(Supplied records)

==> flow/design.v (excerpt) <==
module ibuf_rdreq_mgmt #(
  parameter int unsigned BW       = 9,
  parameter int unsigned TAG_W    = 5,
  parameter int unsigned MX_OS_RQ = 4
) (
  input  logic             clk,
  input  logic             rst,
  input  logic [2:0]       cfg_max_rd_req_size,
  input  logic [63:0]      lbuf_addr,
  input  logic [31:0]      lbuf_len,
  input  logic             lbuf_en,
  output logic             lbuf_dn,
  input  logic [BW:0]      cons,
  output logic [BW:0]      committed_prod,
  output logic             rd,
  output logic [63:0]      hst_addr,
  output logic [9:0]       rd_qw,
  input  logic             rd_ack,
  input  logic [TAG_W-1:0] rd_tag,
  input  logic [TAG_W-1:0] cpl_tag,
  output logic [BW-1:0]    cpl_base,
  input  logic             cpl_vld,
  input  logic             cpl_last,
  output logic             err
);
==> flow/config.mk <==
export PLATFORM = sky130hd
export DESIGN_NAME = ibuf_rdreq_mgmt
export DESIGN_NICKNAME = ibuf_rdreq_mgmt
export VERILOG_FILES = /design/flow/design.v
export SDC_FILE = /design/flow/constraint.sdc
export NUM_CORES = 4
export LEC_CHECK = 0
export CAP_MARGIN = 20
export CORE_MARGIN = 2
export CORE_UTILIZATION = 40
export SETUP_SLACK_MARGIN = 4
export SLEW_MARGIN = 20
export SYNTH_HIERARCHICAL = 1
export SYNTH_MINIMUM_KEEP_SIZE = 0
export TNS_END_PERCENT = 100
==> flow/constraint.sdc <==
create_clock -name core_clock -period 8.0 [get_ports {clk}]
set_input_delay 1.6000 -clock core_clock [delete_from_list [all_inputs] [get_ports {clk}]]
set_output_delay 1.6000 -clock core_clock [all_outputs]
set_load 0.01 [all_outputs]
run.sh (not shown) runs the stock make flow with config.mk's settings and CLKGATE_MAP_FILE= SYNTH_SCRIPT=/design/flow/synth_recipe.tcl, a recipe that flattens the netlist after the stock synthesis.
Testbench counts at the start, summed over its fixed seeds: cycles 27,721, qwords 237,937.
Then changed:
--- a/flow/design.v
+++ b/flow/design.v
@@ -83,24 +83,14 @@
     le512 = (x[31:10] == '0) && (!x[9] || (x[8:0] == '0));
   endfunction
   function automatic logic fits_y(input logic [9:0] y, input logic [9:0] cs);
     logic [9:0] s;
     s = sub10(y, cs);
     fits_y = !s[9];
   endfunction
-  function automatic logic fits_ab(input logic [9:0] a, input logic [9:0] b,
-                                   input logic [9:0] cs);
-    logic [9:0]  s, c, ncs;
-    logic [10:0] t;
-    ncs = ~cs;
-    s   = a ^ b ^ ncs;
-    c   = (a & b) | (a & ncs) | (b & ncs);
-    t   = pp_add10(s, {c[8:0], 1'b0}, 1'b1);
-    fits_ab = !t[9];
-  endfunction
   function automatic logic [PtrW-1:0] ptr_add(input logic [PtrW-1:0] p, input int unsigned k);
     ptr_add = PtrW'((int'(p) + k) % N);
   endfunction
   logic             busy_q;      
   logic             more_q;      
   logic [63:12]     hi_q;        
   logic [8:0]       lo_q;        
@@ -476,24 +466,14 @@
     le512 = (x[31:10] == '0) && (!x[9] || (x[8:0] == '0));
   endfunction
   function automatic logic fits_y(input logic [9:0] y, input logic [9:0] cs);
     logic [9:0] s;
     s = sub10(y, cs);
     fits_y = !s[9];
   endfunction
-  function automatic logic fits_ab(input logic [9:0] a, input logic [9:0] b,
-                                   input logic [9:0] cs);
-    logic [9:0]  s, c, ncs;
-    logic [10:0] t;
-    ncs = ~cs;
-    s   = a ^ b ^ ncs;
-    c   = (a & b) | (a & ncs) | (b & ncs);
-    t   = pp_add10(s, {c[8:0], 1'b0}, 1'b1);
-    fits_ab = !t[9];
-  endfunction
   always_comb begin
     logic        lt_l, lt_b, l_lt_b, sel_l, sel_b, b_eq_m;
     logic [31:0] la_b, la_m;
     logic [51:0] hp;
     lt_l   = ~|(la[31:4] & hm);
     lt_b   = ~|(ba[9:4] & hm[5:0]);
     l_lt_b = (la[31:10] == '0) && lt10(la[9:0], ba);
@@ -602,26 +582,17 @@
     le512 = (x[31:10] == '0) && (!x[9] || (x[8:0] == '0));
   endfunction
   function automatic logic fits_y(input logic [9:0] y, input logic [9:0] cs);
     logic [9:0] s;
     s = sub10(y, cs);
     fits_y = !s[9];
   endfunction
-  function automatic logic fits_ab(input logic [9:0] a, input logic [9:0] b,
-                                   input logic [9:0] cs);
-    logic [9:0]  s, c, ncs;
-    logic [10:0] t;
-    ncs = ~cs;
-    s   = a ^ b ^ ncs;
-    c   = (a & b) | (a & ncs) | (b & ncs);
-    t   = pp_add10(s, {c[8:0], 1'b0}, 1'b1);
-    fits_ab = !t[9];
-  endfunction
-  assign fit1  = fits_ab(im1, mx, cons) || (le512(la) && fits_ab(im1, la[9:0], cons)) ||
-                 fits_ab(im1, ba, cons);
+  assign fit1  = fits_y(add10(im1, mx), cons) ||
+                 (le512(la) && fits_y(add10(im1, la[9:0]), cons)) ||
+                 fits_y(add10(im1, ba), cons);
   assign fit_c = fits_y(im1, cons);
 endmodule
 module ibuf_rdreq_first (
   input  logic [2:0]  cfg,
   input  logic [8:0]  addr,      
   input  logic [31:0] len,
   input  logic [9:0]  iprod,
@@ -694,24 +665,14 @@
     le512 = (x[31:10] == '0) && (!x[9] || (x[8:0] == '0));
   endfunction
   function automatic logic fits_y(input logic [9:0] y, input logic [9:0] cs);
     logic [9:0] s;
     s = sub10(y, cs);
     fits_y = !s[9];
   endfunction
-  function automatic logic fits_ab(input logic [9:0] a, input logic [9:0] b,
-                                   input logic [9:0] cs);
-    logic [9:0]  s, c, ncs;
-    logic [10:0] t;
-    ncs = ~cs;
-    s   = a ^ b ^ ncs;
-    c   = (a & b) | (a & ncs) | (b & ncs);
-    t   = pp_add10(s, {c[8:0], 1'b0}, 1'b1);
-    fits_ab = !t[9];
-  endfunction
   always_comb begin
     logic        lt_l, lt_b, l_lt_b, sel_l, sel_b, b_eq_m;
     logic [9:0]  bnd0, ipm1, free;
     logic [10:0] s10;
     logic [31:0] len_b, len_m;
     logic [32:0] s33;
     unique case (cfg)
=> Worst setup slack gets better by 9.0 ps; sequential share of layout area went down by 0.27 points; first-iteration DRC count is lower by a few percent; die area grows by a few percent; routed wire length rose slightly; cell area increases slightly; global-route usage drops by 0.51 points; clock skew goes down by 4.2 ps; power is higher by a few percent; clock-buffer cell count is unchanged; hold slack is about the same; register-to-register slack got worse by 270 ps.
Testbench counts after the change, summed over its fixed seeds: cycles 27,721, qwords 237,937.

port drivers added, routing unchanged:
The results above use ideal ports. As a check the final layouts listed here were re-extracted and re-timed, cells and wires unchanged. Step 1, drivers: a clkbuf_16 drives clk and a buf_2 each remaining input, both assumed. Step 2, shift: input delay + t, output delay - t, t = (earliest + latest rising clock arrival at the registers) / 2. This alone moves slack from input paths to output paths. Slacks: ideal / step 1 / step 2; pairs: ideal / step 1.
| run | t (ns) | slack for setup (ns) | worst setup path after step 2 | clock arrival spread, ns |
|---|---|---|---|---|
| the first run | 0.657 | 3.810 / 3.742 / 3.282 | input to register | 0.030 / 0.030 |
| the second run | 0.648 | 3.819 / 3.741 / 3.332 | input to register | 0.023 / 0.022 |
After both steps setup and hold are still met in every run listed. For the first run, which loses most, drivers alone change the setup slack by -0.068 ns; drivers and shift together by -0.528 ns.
What follows belongs to an exercise in optimizing a design on an open flow for small area, a short achievable clock period and few clock cycles; a production flow would make more cautious choices.
Only simulation tests tie the RTL to the original design; equivalence was not proved.

## flow/design.v (module list and top-level ports; edited modules follow where they fit)
// module feature_ram: 39 lines
// module conv_csa0: 1138 lines
// module conv_csa1: 894 lines
// module conv_csa2: 1283 lines
// module mac_array: 113 lines
// module layer_sequencer: 96 lines
// module conv_layer_top: 78 lines
module conv_layer_top (
  input  wire                                 clk,
  input  wire                                 reset,
  input  wire                                 ld_req,
  input  wire [4-1:0]              ld_addr,
  input  wire [4*16-1:0]  ld_data,
  input  wire                                 start_req,
  input  wire [4-1:0]              rd_addr,
  output logic                                ld_ack,
  output logic                                start_ack,
  output logic [4*16-1:0] rd_data
);
  // ...
==> flow/flow/run.sh <==
#!/bin/bash
set -euo pipefail
MARGIN=7.3
export BUFFER_PORTS_ARGS="-buffer_cell sky130_fd_sc_hd__buf_4"
sed -e "s/ SETUP_SLACK_MARGIN=[0-9.]*//" -e "s/ \"\${@:-finish}\"/ SETUP_SLACK_MARGIN=${MARGIN} \"\${@:-finish}\"/" standard.sh > standard_margin.sh
grep -q "SETUP_SLACK_MARGIN=${MARGIN}" standard_margin.sh
bash standard_margin.sh > standard.log 2>&1
==> flow/standard.sh <==
#!/bin/bash
# synth_recipe.tcl (not shown) runs the flow's synth.tcl, then flattens the netlist and writes it again
# the make line also repeats each setting of config.mk as NAME=value (left out here)
make -C /OpenROAD-flow-scripts/flow DESIGN_CONFIG=/design/flow/config.mk WORK_HOME=/design/flow/orfs CLKGATE_MAP_FILE= SYNTH_SCRIPT=/design/flow/synth_recipe.tcl "${@:-finish}"
==> flow/config.mk <==
export PLATFORM = sky130hd
export DESIGN_NAME = conv_layer_top
export DESIGN_NICKNAME = conv_layer_top
export VERILOG_FILES = /design/flow/design.v
export SDC_FILE = /design/flow/constraint.sdc
export NUM_CORES = 4
export LEC_CHECK = 0
export ABC_CLOCK_PERIOD_IN_PS = 4000
export CAP_MARGIN = 20
export CORE_MARGIN = 2
export CORE_UTILIZATION = 40
export CTS_BUF_LIST = sky130_fd_sc_hd__clkbuf_8 sky130_fd_sc_hd__clkbuf_16
export CTS_CLUSTER_DIAMETER = 60
export CTS_CLUSTER_SIZE = 20
export PLACE_DENSITY = 0.6
export SETUP_SLACK_MARGIN = 5
export SLEW_MARGIN = 20
==> flow/constraint.sdc <==
create_clock -name core_clock -period 11.0 [get_ports {clk}]
set_input_delay 2.2000 -clock core_clock [delete_from_list [all_inputs] [get_ports {clk}]]
set_output_delay 2.2000 -clock core_clock [all_outputs]
set_load 0.01 [all_outputs]
This design comes from an exercise in tuning for small area and a short achievable clock period on the open sky130 flow, not from production work. The RTL was checked by simulation tests, not by an equivalence proof against the original design. Power and IR drop assume default switching activity.

$ cat design.v
`default_nettype none
module port_arbiter (
    input  wire       clk,
    input  wire       reset,
    input  wire [3:0] request,
    input  wire       advance,
    output reg  [3:0] grant
);
    reg [1:0] ptr;
    reg [1:0] grant_idx;
    reg       found;
    reg [1:0] idx;
    integer   i;
    always @(*) begin
        grant     = 4'b0000;
        grant_idx = ptr;
        found     = 1'b0;
        idx       = 2'd0;
        for (i = 0; i < 4; i = i + 1) begin
            idx = ptr + i[1:0];
            if (!found && request[idx]) begin
                grant[idx] = 1'b1;
                grant_idx  = idx;
                found      = 1'b1;
            end
        end
    end
    always @(posedge clk) begin
        if (reset)
            ptr <= 2'd0;
        else if (advance && found)
            ptr <= grant_idx + 2'd1;
    end
endmodule
`default_nettype wire
`default_nettype none
module flit_deserializer (
    input  wire        clk,
    input  wire        reset,
    input  wire [6:0]  serial_in,
    output wire [66:0] flit_out
);
    wire       in_valid  = serial_in[6];
    wire [1:0] in_vc     = serial_in[5:4];
    wire [3:0] in_nibble = serial_in[3:0];
    reg  [3:0]  count;
    wire        last_nibble;
    reg         valid_q;
    reg  [63:0] shift_q;
    reg  [1:0]  vc_q;
    assign last_nibble = (count == 4'd15);
    always @(posedge clk) begin
        if (reset) begin
            count   <= 4'd0;
            valid_q <= 1'b0;
        end else begin
            valid_q <= in_valid && last_nibble;
            if (in_valid)
                count <= count + 4'd1;
        end
    end
    always @(posedge clk) begin
        if (in_valid) begin
            shift_q <= {shift_q[59:0], in_nibble};
            if (last_nibble)
                vc_q <= in_vc;
        end
    end
    assign flit_out = {valid_q, vc_q, shift_q};
endmodule
`default_nettype wire
`default_nettype none
module flit_serializer (
    input  wire        clk,
    input  wire        reset,
    input  wire [66:0] flit_in,
    output wire        full,
    output wire [6:0]  serial_out
);
    reg         busy;
    wire        accept;
    reg  [3:0]  count;
    reg  [63:0] shift_q;
    reg  [1:0]  vc_q;
    assign accept = flit_in[66] && !busy;
    always @(posedge clk) begin
        if (reset) begin
            busy  <= 1'b0;
            count <= 4'd0;
        end else if (accept) begin
            busy  <= 1'b1;
            count <= 4'd0;
        end else if (busy) begin
            count <= count + 4'd1;
            if (count == 4'd15)
                busy <= 1'b0;
        end
    end
    always @(posedge clk) begin
        if (accept) begin
            shift_q <= flit_in[63:0];
            vc_q    <= flit_in[65:64];
        end else if (busy) begin
            shift_q <= {shift_q[59:0], 4'd0};
        end
    end
    assign full       = busy;
    assign serial_out = {busy, vc_q, shift_q[63:60]};
endmodule
`default_nettype wire
`default_nettype none
module mesh_router #(
    parameter ROUTER_X     = 1,
    parameter ROUTER_Y     = 1,
    parameter BUFFER_DEPTH = 2
) (
    input  wire         clk,
    input  wire         reset,
    input  wire [267:0] in_link,
    output wire [3:0]   in_full,
    output wire [267:0] out_link,
    input  wire [3:0]   out_full
);
    localparam MESH_DIM = 3;
    localparam PTR_W    = (BUFFER_DEPTH > 1) ? $clog2(BUFFER_DEPTH) : 1;
    localparam CNT_W    = $clog2(BUFFER_DEPTH + 1);
    wire [66:0] head [0:3];
    wire [3:0]  head_valid;
    reg  [3:0]  pop;
    wire [3:0]  ready;
    reg  [3:0]  request [0:3];
    wire [3:0]  grant   [0:3];
    function automatic [PTR_W-1:0] next_ptr(input [PTR_W-1:0] ptr);
        next_ptr = (ptr == BUFFER_DEPTH - 1) ? {PTR_W{1'b0}} : ptr + 1'b1;
    endfunction
    function automatic [1:0] route(input [2:0] dest_x, input [2:0] dest_y);
        reg [2:0] cx;
        reg [2:0] cy;
        begin
            cx = dest_x;
            cy = dest_y;
            if (cx < 3'd1)
                cx = 3'd1;
            if (cx > MESH_DIM)
                cx = MESH_DIM;
            if (cy < 3'd1)
                cy = 3'd1;
            if (cy > MESH_DIM)
                cy = MESH_DIM;
            if (cx > ROUTER_X)
                route = 2'd1;
            else if (cx < ROUTER_X)
                route = 2'd3;
            else if (cy > ROUTER_Y)
                route = 2'd0;
            else if (cy < ROUTER_Y)
                route = 2'd2;
            else if (dest_x == 3'd0)
                route = 2'd3;
            else if (dest_x == MESH_DIM + 1)
                route = 2'd1;
            else if (dest_y == 3'd0)
                route = 2'd2;
            else
                route = 2'd0;
        end
    endfunction
    genvar i;
    generate
        for (i = 0; i < 4; i = i + 1) begin : g_in
            reg  [66:0]      mem [0:BUFFER_DEPTH-1];
            reg  [PTR_W-1:0] wr_ptr;
            reg  [PTR_W-1:0] rd_ptr;
            reg  [CNT_W-1:0] count;
            wire             push;
            assign in_full[i]    = (count == BUFFER_DEPTH);
            assign push          = in_link[i*67+66] && !in_full[i];
            assign head[i]       = mem[rd_ptr];
            assign head_valid[i] = (count != 0);
            always @(posedge clk) begin
                if (reset) begin
                    wr_ptr <= {PTR_W{1'b0}};
                    rd_ptr <= {PTR_W{1'b0}};
                    count  <= {CNT_W{1'b0}};
                end else begin
                    if (push)
                        wr_ptr <= next_ptr(wr_ptr);
                    if (pop[i])
                        rd_ptr <= next_ptr(rd_ptr);
                    count <= count + push - pop[i];
                end
            end
            always @(posedge clk) begin
                if (push)
                    mem[wr_ptr] <= in_link[i*67 +: 67];
            end
        end
    endgenerate
    integer ri, rd;
    reg [1:0] dir;
    always @(*) begin
        dir = 2'd0;
        for (ri = 0; ri < 4; ri = ri + 1) begin
            dir = route(head[ri][63:61], head[ri][60:58]);
            for (rd = 0; rd < 4; rd = rd + 1)
                request[rd][ri] = head_valid[ri] && (dir == rd);
        end
    end
    integer pd, pi;
    always @(*) begin
        pop = 4'b0000;
        for (pd = 0; pd < 4; pd = pd + 1)
            for (pi = 0; pi < 4; pi = pi + 1)
                if (grant[pd][pi] && ready[pd])
                    pop[pi] = 1'b1;
    end
    genvar d;
    generate
        for (d = 0; d < 4; d = d + 1) begin : g_out
            reg  [66:0] pick;
            reg         valid_q;
            reg  [1:0]  vc_q;
            reg  [63:0] flit_q;
            integer     k;
            assign ready[d] = !valid_q || !out_full[d];
            port_arbiter arb_inst (
                .clk     (clk),
                .reset   (reset),
                .request (request[d]),
                .advance (ready[d]),
                .grant   (grant[d])
            );
            always @(*) begin
                pick = 67'd0;
                for (k = 0; k < 4; k = k + 1)
                    if (grant[d][k])
                        pick = head[k];
            end
            always @(posedge clk) begin
                if (reset)
                    valid_q <= 1'b0;
                else if (ready[d])
                    valid_q <= |grant[d];
            end
            always @(posedge clk) begin
                if (ready[d] && |grant[d]) begin
                    vc_q   <= pick[65:64];
                    flit_q <= pick[63:0];
                end
            end
            assign out_link[d*67 +: 67] = {valid_q, vc_q, flit_q};
        end
    endgenerate
endmodule
`default_nettype wire
`default_nettype none
module mesh_edge_side (
    input  wire         clk,
    input  wire         reset,
    input  wire [6:0]   serial_in,
    input  wire [1:0]   sel,
    output reg  [6:0]   serial_out,
    output wire [200:0] to_mesh,
    input  wire [200:0] from_mesh,
    output wire [2:0]   from_mesh_full
);
    wire [6:0] ser_out [0:2];
    genvar p;
    generate
        for (p = 0; p < 3; p = p + 1) begin : g_port
            wire [6:0] port_in = {serial_in[6] && (sel == p), serial_in[5:0]};
            flit_deserializer deser_inst (
                .clk       (clk),
                .reset     (reset),
                .serial_in (port_in),
                .flit_out  (to_mesh[p*67 +: 67])
            );
            flit_serializer ser_inst (
                .clk        (clk),
                .reset      (reset),
                .flit_in    (from_mesh[p*67 +: 67]),
                .full       (from_mesh_full[p]),
                .serial_out (ser_out[p])
            );
        end
    endgenerate
    always @(*) begin
        serial_out = 7'd0;
        if (sel < 2'd3)
            serial_out = ser_out[sel];
    end
endmodule
`default_nettype wire
`default_nettype none
module noc_mesh (
    input  wire       clk,
    input  wire       reset,
    input  wire [6:0] west_in,
    input  wire [6:0] south_in,
    input  wire [6:0] east_in,
    input  wire [6:0] north_in,
    input  wire [1:0] west_sel,
    input  wire [1:0] south_sel,
    input  wire [1:0] east_sel,
    input  wire [1:0] north_sel,
    output wire [6:0] west_out,
    output wire [6:0] south_out,
    output wire [6:0] east_out,
    output wire [6:0] north_out
);
    localparam MESH_DIM = 3;
    localparam ROUTER_BUFFER_DEPTH = 2;
    wire [6:0] side_in  [0:3];
    wire [1:0] side_sel [0:3];
    wire [6:0] side_out [0:3];
    wire [200:0] side_to_mesh   [0:3];
    wire [200:0] side_from_mesh [0:3];
    wire [2:0]   side_full      [0:3];
    wire [267:0] r_in       [0:8];
    wire [267:0] r_out      [0:8];
    wire [3:0]   r_in_full  [0:8];
    wire [3:0]   r_out_full [0:8];
    assign side_in[0]  = north_in;
    assign side_in[1]  = east_in;
    assign side_in[2]  = south_in;
    assign side_in[3]  = west_in;
    assign side_sel[0] = north_sel;
    assign side_sel[1] = east_sel;
    assign side_sel[2] = south_sel;
    assign side_sel[3] = west_sel;
    assign north_out = side_out[0];
    assign east_out  = side_out[1];
    assign south_out = side_out[2];
    assign west_out  = side_out[3];
    genvar gs, gx, gy, gd;
    generate
        for (gs = 0; gs < 4; gs = gs + 1) begin : g_side
            mesh_edge_side side_inst (
                .clk            (clk),
                .reset          (reset),
                .serial_in      (side_in[gs]),
                .sel            (side_sel[gs]),
                .serial_out     (side_out[gs]),
                .to_mesh        (side_to_mesh[gs]),
                .from_mesh      (side_from_mesh[gs]),
                .from_mesh_full (side_full[gs])
            );
        end
        for (gx = 0; gx < MESH_DIM; gx = gx + 1) begin : g_col
            for (gy = 0; gy < MESH_DIM; gy = gy + 1) begin : g_row
                mesh_router #(
                    .ROUTER_X     (gx + 1),
                    .ROUTER_Y     (gy + 1),
                    .BUFFER_DEPTH (ROUTER_BUFFER_DEPTH)
                ) router_inst (
                    .clk      (clk),
                    .reset    (reset),
                    .in_link  (r_in[gx*3+gy]),
                    .in_full  (r_in_full[gx*3+gy]),
                    .out_link (r_out[gx*3+gy]),
                    .out_full (r_out_full[gx*3+gy])
                );
                for (gd = 0; gd < 4; gd = gd + 1) begin : g_dir
                    localparam integer NX = gx + (gd == 1) - (gd == 3);
                    localparam integer NY = gy + (gd == 0) - (gd == 2);
                    localparam integer PORT = (gd == 0 || gd == 2) ? gx : gy;
                    if (NX < 0 || NX >= MESH_DIM || NY < 0 || NY >= MESH_DIM) begin : g_edge
                        assign r_in[gx*3+gy][gd*67 +: 67]          = side_to_mesh[gd][PORT*67 +: 67];
                        assign side_from_mesh[gd][PORT*67 +: 67]   = r_out[gx*3+gy][gd*67 +: 67];
                        assign r_out_full[gx*3+gy][gd]             = side_full[gd][PORT];
                    end else begin : g_link
                        assign r_in[gx*3+gy][gd*67 +: 67] = r_out[NX*3+NY][(gd ^ 2)*67 +: 67];
                        assign r_out_full[gx*3+gy][gd]    = r_in_full[NX*3+NY][gd ^ 2];
                    end
                end
            end
        end
    endgenerate
endmodule
`default_nettype wire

(End Supplied records)

Exercise requirements: Extract from the listing above the lines between the line containing "spread, ns |" and the line containing "0.023 / 0.022 |", keeping both of those lines. Output nothing else.

Answer section:
| run | t (ns) | slack for setup (ns) | worst setup path after step 2 | clock arrival spread, ns |
|---|---|---|---|---|
| the first run | 0.657 | 3.810 / 3.742 / 3.282 | input to register | 0.030 / 0.030 |
| the second run | 0.648 | 3.819 / 3.741 / 3.332 | input to register | 0.023 / 0.022 |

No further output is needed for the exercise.